第5話 VS鈴木サキエル 完

「まあ、そういうわけで。転生候補者の人選についての悩みは解消したかな?」


「はい! 転生する前の世界に与える影響のことにまで、世界管理機構が気を配っていたなんて、私、先輩に指摘されるまで気が付きませんでした」


 後輩は憑き物の取れたような、晴れ晴れとした表情で頷いた。


「てっきり、お互いの世界の管理者が、不要な人材を押し付け合っているのだとばかり思っていたんです」


「まさかー。僕たちより上の階級の先輩天使が、そんな自分の出世のことしか頭にないような利己的な行動を取るはずがないじゃないかー」


「そうですよね。私、自分が恥ずかしいです……」


 後輩は心から反省した様子で、ありがとうございましたと、僕に頭を下げた。


(素直で、可愛くて、良い子なんだけどな……)


 残念なことに、発想が過激すぎる。


 この分だと、今回はともかく、いずれ上層部に目を付けられることになるだろう。


 触らぬ神になんとやらだ。


「あ、そろそろ良い時間だね。僕は仕事に戻るから――――


「あ、先輩っ!」


 伝票をもって逃げるように立ち上がった僕を、後輩は慌てて呼び止めた。


(う……)


 尊敬の眼差しっぽい熱視線が、僕に注がれている。


「あの、今日は本当にありがとうございました。自分の職場にはこういう相談に乗ってくれる人がいなくて……」


(だろうね)


 それは君が危険人物に認定されているからだよ、と。


 できることなら、声のボリュームを大にして叫びたかった。


「もし、よかったら、今後も相談に乗っていただけませんか?」


「え? うーん、そうだねぇ……」


「駄目……でしょうか?」


 少しだけ寂しそうな、困り笑いの表情で、後輩はあざとく首を傾げる。


 その時、真っ白なブラウスの隙間から、一瞬だけブラが覗き見えた。


(黒だと……!)


 僕は、ガツンと鉄球で頭を殴られたような衝撃を受けた。


 真っ白なブラウスの下に、黒い下着を身に着けているというのか?


 仕事中に何をやってんだ、このセクシーモンスターは。


 くそう。エロすぎるじゃないか。


 ――――最高だ。


 僕はポケットから名刺を取り出して、そこに私用の携帯電話の番号を書き込んだ。


「それじゃあ、個人的な相談がある時はこっちに連絡して」


「ありがとうございます!」


 後輩は、太陽のような眩しい笑顔で、名刺を受け取った。


「……ああ、でも、次に相談に乗る時は、休日に一緒に遊びに行くくらいの報酬は欲しいかな」


 一応、精一杯の牽制として、こっちには下心がありますよという素振りを見せておく。


「分かりました。デート一回ですね」


 全然、通用しなかった。


 報酬がデートくらいでは何の牽制にもならかったようだ。


(連絡……来てしまうのか? 来ないよな? でも、来てほしいような……来てほしくないような)
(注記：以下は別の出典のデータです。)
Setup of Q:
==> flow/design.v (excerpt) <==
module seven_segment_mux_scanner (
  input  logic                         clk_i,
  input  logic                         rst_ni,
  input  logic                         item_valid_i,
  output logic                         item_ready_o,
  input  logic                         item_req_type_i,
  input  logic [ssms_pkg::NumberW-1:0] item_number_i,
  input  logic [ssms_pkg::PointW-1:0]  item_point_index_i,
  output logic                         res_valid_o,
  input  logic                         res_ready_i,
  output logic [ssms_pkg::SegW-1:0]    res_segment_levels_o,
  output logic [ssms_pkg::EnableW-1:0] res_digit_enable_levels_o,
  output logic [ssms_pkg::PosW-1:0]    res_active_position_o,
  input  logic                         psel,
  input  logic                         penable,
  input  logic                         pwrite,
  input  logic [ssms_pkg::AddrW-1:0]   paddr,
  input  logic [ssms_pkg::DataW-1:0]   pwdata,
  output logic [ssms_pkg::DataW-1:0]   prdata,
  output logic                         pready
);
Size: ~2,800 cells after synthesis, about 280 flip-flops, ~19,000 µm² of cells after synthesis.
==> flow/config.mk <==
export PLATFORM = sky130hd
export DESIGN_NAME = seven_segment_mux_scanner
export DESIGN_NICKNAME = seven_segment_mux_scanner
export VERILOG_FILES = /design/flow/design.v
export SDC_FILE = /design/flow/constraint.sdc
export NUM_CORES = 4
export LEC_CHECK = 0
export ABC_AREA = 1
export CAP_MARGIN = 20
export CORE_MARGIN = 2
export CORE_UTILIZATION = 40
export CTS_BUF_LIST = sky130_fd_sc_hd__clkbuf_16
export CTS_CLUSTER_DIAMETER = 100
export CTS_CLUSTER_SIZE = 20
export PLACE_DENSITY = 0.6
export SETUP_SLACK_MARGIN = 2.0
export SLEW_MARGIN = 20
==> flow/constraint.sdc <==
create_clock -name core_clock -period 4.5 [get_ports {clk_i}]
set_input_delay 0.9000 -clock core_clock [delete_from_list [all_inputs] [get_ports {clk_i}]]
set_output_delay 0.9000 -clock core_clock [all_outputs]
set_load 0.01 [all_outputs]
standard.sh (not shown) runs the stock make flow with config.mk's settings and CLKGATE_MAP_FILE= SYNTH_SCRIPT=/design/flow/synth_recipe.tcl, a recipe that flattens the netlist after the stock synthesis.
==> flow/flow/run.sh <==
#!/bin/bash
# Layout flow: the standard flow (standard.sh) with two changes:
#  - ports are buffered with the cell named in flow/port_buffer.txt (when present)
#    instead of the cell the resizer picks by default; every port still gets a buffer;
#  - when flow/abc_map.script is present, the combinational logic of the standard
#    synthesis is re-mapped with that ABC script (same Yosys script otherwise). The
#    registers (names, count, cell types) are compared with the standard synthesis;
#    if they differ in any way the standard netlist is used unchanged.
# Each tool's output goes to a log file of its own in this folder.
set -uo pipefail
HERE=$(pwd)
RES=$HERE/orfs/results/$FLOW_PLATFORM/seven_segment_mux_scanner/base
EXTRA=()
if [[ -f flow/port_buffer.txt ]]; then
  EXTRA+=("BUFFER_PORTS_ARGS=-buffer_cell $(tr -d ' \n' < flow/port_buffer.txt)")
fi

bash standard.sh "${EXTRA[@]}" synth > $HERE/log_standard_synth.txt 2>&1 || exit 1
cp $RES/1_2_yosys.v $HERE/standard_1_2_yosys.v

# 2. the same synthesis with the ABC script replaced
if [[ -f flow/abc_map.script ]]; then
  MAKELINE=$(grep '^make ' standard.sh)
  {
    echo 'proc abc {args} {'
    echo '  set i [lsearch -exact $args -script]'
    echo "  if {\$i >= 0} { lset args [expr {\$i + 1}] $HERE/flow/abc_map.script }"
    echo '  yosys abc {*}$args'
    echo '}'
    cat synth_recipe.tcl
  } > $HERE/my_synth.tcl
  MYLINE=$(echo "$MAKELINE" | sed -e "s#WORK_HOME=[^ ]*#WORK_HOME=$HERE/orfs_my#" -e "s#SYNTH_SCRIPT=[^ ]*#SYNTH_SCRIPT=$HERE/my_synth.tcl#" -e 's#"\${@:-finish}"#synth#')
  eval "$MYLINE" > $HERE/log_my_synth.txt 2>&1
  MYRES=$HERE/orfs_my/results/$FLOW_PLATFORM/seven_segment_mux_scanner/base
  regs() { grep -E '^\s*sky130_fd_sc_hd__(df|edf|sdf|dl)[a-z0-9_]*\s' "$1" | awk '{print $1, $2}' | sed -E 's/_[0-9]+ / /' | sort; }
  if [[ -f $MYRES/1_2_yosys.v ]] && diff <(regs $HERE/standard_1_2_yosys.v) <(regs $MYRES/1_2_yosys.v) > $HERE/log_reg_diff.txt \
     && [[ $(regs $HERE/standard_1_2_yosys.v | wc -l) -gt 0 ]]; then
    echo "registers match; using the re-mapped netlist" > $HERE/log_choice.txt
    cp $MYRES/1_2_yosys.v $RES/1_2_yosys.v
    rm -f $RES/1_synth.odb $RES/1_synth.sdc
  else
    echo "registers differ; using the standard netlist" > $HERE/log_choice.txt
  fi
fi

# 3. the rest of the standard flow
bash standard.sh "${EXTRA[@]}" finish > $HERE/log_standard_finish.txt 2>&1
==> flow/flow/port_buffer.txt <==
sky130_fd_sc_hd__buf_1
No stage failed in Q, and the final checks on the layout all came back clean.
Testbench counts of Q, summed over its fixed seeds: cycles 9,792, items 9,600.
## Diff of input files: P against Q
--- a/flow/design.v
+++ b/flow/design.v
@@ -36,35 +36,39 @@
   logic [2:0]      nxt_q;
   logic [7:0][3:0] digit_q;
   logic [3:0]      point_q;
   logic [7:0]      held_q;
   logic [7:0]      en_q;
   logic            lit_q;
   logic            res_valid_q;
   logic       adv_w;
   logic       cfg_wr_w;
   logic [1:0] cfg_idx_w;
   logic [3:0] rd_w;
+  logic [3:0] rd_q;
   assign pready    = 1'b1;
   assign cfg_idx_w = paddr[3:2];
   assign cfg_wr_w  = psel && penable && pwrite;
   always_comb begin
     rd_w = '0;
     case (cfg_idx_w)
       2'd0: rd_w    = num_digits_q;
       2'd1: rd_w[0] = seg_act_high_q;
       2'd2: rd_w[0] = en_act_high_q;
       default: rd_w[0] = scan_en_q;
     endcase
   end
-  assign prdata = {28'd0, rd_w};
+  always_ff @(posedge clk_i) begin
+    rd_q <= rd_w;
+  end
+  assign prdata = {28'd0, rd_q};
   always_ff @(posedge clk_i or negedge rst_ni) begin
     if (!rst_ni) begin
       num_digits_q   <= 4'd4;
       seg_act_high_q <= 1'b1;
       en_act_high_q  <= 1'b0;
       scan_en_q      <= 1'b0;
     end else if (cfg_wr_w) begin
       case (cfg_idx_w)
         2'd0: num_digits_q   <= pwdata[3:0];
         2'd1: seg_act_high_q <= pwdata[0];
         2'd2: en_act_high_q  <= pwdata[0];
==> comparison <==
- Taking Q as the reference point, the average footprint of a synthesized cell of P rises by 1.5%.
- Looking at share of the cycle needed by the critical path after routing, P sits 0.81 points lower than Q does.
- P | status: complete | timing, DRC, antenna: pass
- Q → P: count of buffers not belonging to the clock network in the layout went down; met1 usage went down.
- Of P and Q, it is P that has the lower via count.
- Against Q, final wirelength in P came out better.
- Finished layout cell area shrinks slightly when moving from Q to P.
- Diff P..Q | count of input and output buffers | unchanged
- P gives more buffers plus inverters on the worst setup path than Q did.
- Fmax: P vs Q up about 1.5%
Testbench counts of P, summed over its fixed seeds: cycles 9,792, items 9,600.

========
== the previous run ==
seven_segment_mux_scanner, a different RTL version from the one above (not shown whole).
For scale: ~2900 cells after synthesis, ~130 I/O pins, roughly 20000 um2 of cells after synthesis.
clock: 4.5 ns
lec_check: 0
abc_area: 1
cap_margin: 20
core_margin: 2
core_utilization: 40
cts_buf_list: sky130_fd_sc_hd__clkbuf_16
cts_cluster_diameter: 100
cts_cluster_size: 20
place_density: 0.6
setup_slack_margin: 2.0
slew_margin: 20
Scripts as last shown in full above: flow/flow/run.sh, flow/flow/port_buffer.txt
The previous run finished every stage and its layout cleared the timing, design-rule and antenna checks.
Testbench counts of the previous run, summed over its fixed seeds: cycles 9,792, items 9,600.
 僕があれこれ思い悩みながら会計を澄ませて喫茶店を出ると、いきなりマナーモードにしておいた携帯電話が胸ポケットで振動した。


 登録されていない番号からの着信。


「……もしもし?」


『先輩ですか? これ、私の番号です! 登録しておいてください!』


 表通りから店内を覗き込むと、携帯を耳に当てたまま、笑顔で手を振る後輩の姿があった。


(連絡くるわ、これ)


 僕は後輩に手を振り返しながら、早くも観念して上司に報告のメールを入れた。


 そして、先程の着信番号を『後輩(黒ブラ)』と登録しておいた。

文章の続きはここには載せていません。